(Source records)

----------

This is an optimization exercise on Yosys and OpenROAD, whose aim is small area, not a production implementation.
RTL that was checked went through simulation tests only; none was proved equivalent to the original.
No functional check of the RTL was part of runs 1 to 3 and 5 to 7.
Power figures rest on the tool's default switching activity, not on a simulated workload.

[flow/config.mk]
export PLATFORM = sky130hd
export DESIGN_NAME = HostInterface
export DESIGN_NICKNAME = HostInterface
export VERILOG_FILES = /design/flow/design.v
export SDC_FILE = /design/flow/constraint.sdc
export NUM_CORES = 4
export LEC_CHECK = 0
export CAP_MARGIN = 20
export CORE_MARGIN = 2
export CORE_UTILIZATION = 40
export CTS_BUF_LIST = sky130_fd_sc_hd__clkbuf_4 sky130_fd_sc_hd__clkbuf_8
export SLEW_MARGIN = 20
[flow/constraint.sdc]
create_clock -name core_clock -period 10.0 [get_ports {ifclk}]
set_input_delay 2.0000 -clock core_clock [delete_from_list [all_inputs] [get_ports {ifclk}]]
set_output_delay 2.0000 -clock core_clock [all_outputs]
set_load 0.01 [all_outputs]
[flow/design.v]
module HostInterface
  (
   input wire ifclk,
   input wire resetb,
   input wire fx2_hics_b,
   input [2:0] fx2_flags,
   output reg fx2_sloe_b,
   output reg fx2_slrd_b,
   output reg fx2_slwr_b,
   output fx2_slcs_b,
   output reg fx2_pktend_b,
   output [1:0] fx2_fifo_addr,
   input [15:0] fx2_fd_in,
   output [15:0] fx2_fd_out,
   output fx2_fd_oe,
   output reg [15:0] di_term_addr,
   output [31:0] di_reg_addr,
   output [31:0] di_len,
   output di_read_mode,
   output reg        di_read_req,
   output reg        di_read,
   input wire        di_read_rdy,
   input      [15:0] di_reg_datao,
   output reg        di_write,
   input wire        di_write_rdy,
   output di_write_mode,
   output [15:0] di_reg_datai,
   input [15:0]      di_transfer_status
   );
   localparam [1:0] RCV_CMD = 2'd0, IDLE = 2'd1, PROCESS_CMD = 2'd2, SEND_ACK = 2'd3;
   reg        empty_b, full_b, cmd_start;
   reg [15:0] fd_in;           
   reg [15:0] fd_out;
   reg [1:0]  state;
   reg        is_rd, is_wr;    
   reg        mode;            
   reg        fa1, fa0;        
   reg [31:0] addr;            
   reg [30:0] len;             
   reg [30:0] rem;             
   reg [3:0]  cnt;             
   reg [15:0] checksum;        
   wire hide = (state == RCV_CMD);
   assign di_reg_addr   = hide ? 32'd0 : addr;
   assign di_len        = hide ? 32'd0 : {1'b0, len};
   assign fx2_slcs_b    = 1'b0;
   assign fx2_fifo_addr = {fa1, fa0};
   assign fx2_fd_out    = fd_out;
   assign fx2_fd_oe     = fx2_sloe_b;
   assign di_reg_datai  = fd_in;
   assign di_read_mode  = mode & is_rd;
   assign di_write_mode = mode & is_wr;
   wire read_ok  = !fx2_slrd_b && empty_b;
   wire [31:0] addr_inc;
   wire [32:0] addr_c;
   wire [30:0] rem_dec;
   wire [31:0] rem_b;
   wire [15:0] csum;
   wire [16:0] csum_c;
   reg  [15:0] sum_in;
   assign addr_c[0] = 1'b1;
   assign rem_b[0]  = 1'b1;
   assign csum_c[0] = 1'b0;
   genvar gi;
   generate
      for (gi = 0; gi < 32; gi = gi + 1) begin : g_inc
         assign addr_inc[gi]  = addr[gi] ^ addr_c[gi];
         assign addr_c[gi+1]  = addr[gi] & addr_c[gi];
      end
      for (gi = 0; gi < 31; gi = gi + 1) begin : g_dec
         assign rem_dec[gi]  = rem[gi] ^ rem_b[gi];
         assign rem_b[gi+1]  = ~rem[gi] & rem_b[gi];
      end
      for (gi = 0; gi < 16; gi = gi + 1) begin : g_add
         assign csum[gi]     = checksum[gi] ^ sum_in[gi] ^ csum_c[gi];
         assign csum_c[gi+1] = (checksum[gi] & sum_in[gi]) | (csum_c[gi] & (checksum[gi] ^ sum_in[gi]));
      end
   endgenerate
   wire rem_zero = (rem == 31'd0);
   wire rem_one  = (rem == 31'd1);
   reg        n_sloe_b, n_slrd_b, n_slwr_b, n_pktend_b, n_fa1;
   reg [1:0]  n_state;
   reg        n_mode, n_read_req, n_read, n_write;
   reg [15:0] n_fd_out, n_checksum, n_term;
   reg [31:0] n_addr;
   reg [30:0] n_len, n_rem;
   reg [3:0]  n_cnt;
   reg        n_is_rd, n_is_wr;
   always @* begin
      n_sloe_b   = fx2_sloe_b;
      n_slrd_b   = fx2_slrd_b;
      n_slwr_b   = fx2_slwr_b;
      n_pktend_b = fx2_pktend_b;
      n_fa1      = fa1;
      n_state    = state;
      n_mode     = (state == PROCESS_CMD) || (state == SEND_ACK);
      n_read_req = di_read_req;
      n_read     = di_read;
      n_write    = di_write;
      n_fd_out   = fd_out;
      n_checksum = checksum;
      n_term     = di_term_addr;
      n_addr     = addr;
      n_len      = len;
      n_rem      = rem;
      n_cnt      = cnt;
      n_is_rd    = is_rd;
      n_is_wr    = is_wr;
      sum_in     = is_rd ? di_reg_datao : fd_in;
      if (cmd_start) begin
         n_state    = RCV_CMD;
         n_cnt      = 0;
         n_sloe_b   = 0;
         n_slrd_b   = !(empty_b && fx2_slrd_b);
         n_slwr_b   = 1;
         n_pktend_b = 1;
         n_fa1      = 0;
         n_checksum = 0;
         n_mode     = 0;
         n_write    = 0;
         n_read     = 0;
         n_read_req = 0;
         n_fd_out   = 0;
         n_term     = 0;
      end else begin
         case (state)
           IDLE: begin
              n_sloe_b   = 0;
              n_slrd_b   = 1;
              n_slwr_b   = 1;
              n_pktend_b = 1;
              n_fa1      = 0;
              n_cnt      = 0;
              n_checksum = 0;
           end
           RCV_CMD: begin
              n_slrd_b = !(fx2_slrd_b && empty_b);
              if (read_ok) begin
                 case (cnt[2:0])
                   3'd0: begin
                      n_is_rd = (fd_in == 16'hC301);
                      n_is_wr = (fd_in == 16'hC302);
                   end
                   3'd1: n_term = fd_in;
                   3'd2: n_addr[15:0] = fd_in;
                   3'd3: n_addr[31:16] = fd_in;
                   3'd4: begin
                      n_len[14:0] = fd_in[15:1];
                      n_rem[14:0] = fd_in[15:1];
                   end
                   3'd5: begin
                      n_len[30:15] = fd_in;
                      n_rem[30:15] = fd_in;
                   end
                   default: ;
                 endcase
                 n_cnt = cnt + 1;
              end else if (cnt[3]) begin
                 n_state = PROCESS_CMD;
                 n_cnt   = 0;
              end
           end
           SEND_ACK: begin
              n_fa1 = 1;
              if (cnt[2] | cnt[1])
                n_checksum = di_transfer_status;
              if (!fx2_sloe_b) begin
                 n_sloe_b = 1;
              end else if (fx2_slwr_b) begin
                 if (full_b) begin
                    n_slwr_b = 0;
                    n_cnt    = cnt + 1;
                    case (cnt[1:0])
                      2'd0: n_fd_out = 16'hA50F;
                      2'd3: n_fd_out = di_reg_datao;
                      default: n_fd_out = checksum;
                    endcase
                 end
              end else begin
                 n_slwr_b = 1;
                 if (cnt[2]) begin
                    n_state    = IDLE;
                    n_pktend_b = 0;
                 end
              end
           end
           PROCESS_CMD: begin
              if (is_rd) begin
                 n_sloe_b = 1;
                 n_fa1    = 1;
                 n_slwr_b = !di_read;
                 if (di_read) begin
                    n_fd_out   = di_reg_datao;
                    n_checksum = csum;
                 end
                 if (!mode) begin
                    n_read_req = 1;
                 end else if (rem_zero) begin
                    n_read     = 0;
                    n_read_req = 0;
                    if (!fx2_slwr_b && full_b) begin
                       if (|len[7:0])
                         n_pktend_b = 0;
                       else
                         n_state = SEND_ACK;
                    end else if (!fx2_pktend_b) begin
                       n_pktend_b = 1;
                       n_state    = SEND_ACK;
                    end
                 end else begin
                    if (full_b && di_read_rdy && !di_read) begin
                       n_read     = 1;
                       n_rem      = rem_dec;
                       n_addr     = addr_inc;
                       n_read_req = !rem_one;
                    end else begin
                       n_read_req = 0;
                       n_read     = 0;
                    end
                 end
              end else if (is_wr) begin
                 if (!mode) begin
                    n_fa1    = 0;
                    n_sloe_b = 0;
                 end else if (rem_zero) begin
                    n_slrd_b = 1;
                    n_write  = 0;
                    if (di_write_rdy) begin
                       n_cnt   = 0;
                       n_state = SEND_ACK;
                    end
                 end else begin
                    n_fa1 = 0;
                    if (cnt[1]) begin
                       if (empty_b && di_write_rdy) begin
                          n_slrd_b   = 0;
                          n_cnt[1:0] = 0;
                       end
                    end else begin
                       n_slrd_b   = 1;
                       n_cnt[1:0] = cnt[1:0] + 1;
                    end
                    if (read_ok) begin
                       n_write    = 1;
                       n_checksum = csum;
                       n_rem      = rem_dec;
                       n_cnt[2]   = 1;
                       if (cnt[2])
                         n_addr = addr_inc;
                    end else begin
                       n_write = 0;
                    end
                 end
              end else begin
                 n_state = IDLE;
              end
           end
         endcase
      end
   end
   always @(posedge ifclk or negedge resetb) begin
      if (!resetb) begin
         empty_b      <= 0;
         cmd_start    <= 1;
         state        <= RCV_CMD;
         fx2_sloe_b   <= 0;
         fx2_slrd_b   <= 1;
         fx2_slwr_b   <= 1;
         fx2_pktend_b <= 1;
         fa1          <= 1;
         fa0          <= 1;
         mode         <= 0;
         di_read_req  <= 0;
         di_read      <= 0;
         di_write     <= 0;
         di_term_addr <= 0;
      end else begin
         empty_b      <= fx2_flags[0];
         cmd_start    <= fx2_hics_b;
         state        <= n_state;
         fx2_sloe_b   <= n_sloe_b;
         fx2_slrd_b   <= n_slrd_b;
         fx2_slwr_b   <= n_slwr_b;
         fx2_pktend_b <= n_pktend_b;
         fa1          <= n_fa1;
         fa0          <= 0;
         mode         <= n_mode;
         di_read_req  <= n_read_req;
         di_read      <= n_read;
         di_write     <= n_write;
         di_term_addr <= n_term;
      end
   end
   always @(posedge ifclk) begin
      full_b   <= fx2_flags[1];
      if (!n_slrd_b)
        fd_in  <= fx2_fd_in;
      fd_out   <= n_fd_out;
      checksum <= n_checksum;
      addr     <= n_addr;
      len      <= n_len;
      rem      <= n_rem;
      cnt      <= n_cnt;
      is_rd    <= n_is_rd;
      is_wr    <= n_is_wr;
   end
endmodule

----------

What is needed is a word-for-word copy of the records above, from the first line through the line that contains "export DESIGN_NAME = HostInterface".

**Solved exercise**
This is an optimization exercise on Yosys and OpenROAD, whose aim is small area, not a production implementation.
RTL that was checked went through simulation tests only; none was proved equivalent to the original.
No functional check of the RTL was part of runs 1 to 3 and 5 to 7.
Power figures rest on the tool's default switching activity, not on a simulated workload.

[flow/config.mk]
export PLATFORM = sky130hd
export DESIGN_NAME = HostInterface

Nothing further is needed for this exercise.